To generate new episodes of Sabrina the Teenage Witch

https://sabrinatranscripts.wordpress.com/

# Tokenizer

In [None]:
example_text_samples = [
    'Hello world!',
    'I love machine learning.',
    'Four score and seven years ago',
    'I love the whole world.'
]

In [None]:
from tensorflow.keras.preprocessing.text import Tokenizer

?Tokenizer

In [None]:
tkn = Tokenizer(num_words=32)

tkn.fit_on_texts(example_text_samples)

seqs = tkn.texts_to_sequences(example_text_samples)

In [None]:
seqs

In [None]:
tkn.index_word

# Download the episodes data


Use the Beautifulsoup library to parse out the text of each episode

In [None]:
from requests import get
from requests.exceptions import RequestException
from contextlib import closing
from bs4 import BeautifulSoup

import os


def simple_get(url):
    try:
        with closing(get(url, stream=True)) as resp:
            if is_good_response(resp):
                return resp.content
            else:
                return None

    except RequestException as e:
        print('Error during requests to {0} : {1}'.format(url, str(e)))
        return None


def is_good_response(resp):
    content_type = resp.headers['Content-Type'].lower()
    return (resp.status_code == 200
            and content_type is not None
            and content_type.find('html') > -1)

In [None]:
sabrina_url = 'https://sabrinatranscripts.wordpress.com/'

sabrina_html = simple_get(sabrina_url)

bs = BeautifulSoup(sabrina_html, 'html.parser')
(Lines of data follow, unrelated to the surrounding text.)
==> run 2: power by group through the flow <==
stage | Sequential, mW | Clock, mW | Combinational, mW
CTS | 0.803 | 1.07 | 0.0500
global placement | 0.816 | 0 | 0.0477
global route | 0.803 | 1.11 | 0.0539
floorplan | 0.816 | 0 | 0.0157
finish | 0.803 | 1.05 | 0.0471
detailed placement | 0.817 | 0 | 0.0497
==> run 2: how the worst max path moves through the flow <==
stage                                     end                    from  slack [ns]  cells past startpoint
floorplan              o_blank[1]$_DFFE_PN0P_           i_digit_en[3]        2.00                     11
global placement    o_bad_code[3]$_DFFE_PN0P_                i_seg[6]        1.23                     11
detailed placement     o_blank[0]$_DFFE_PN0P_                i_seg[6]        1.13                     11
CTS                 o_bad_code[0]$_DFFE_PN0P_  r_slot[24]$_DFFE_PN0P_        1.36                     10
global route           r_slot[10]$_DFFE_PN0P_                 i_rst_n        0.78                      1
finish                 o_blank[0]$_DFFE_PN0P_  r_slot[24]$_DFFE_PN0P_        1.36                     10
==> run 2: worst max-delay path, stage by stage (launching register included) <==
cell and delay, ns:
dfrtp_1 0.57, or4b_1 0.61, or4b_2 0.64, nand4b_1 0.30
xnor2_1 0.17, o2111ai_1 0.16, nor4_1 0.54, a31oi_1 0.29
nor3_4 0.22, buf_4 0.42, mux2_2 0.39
entry = bs.find(class_='entry')

# Not looking for the links to the seasons.
seasons = [ep for ep in entry.findChildren('p') if not ep.text.strip().startswith('Season')]

episodes = []

for season in seasons:
    episodes += [(a['href'], a.text) for a in season.findChildren('a')]

for i, (url, name) in enumerate(episodes):
    episode_html = simple_get(url)

    filename = '{:03}_{}'.format(i, ''.join(c for c in name if c.isalpha()).lower())

    bs = BeautifulSoup(episode_html, 'html.parser')

    print('{}/{}: {}'.format(i, len(episodes), name))

    page_text = [p.text.strip() for p in bs.find_all('p')]

    header_end_index = page_text.index(next(x for x in page_text if x.startswith('DISCLAIMER')))

    footer_begin_index = page_text.index(next(x for x in page_text[::-1] if x.startswith('This entry was posted on')))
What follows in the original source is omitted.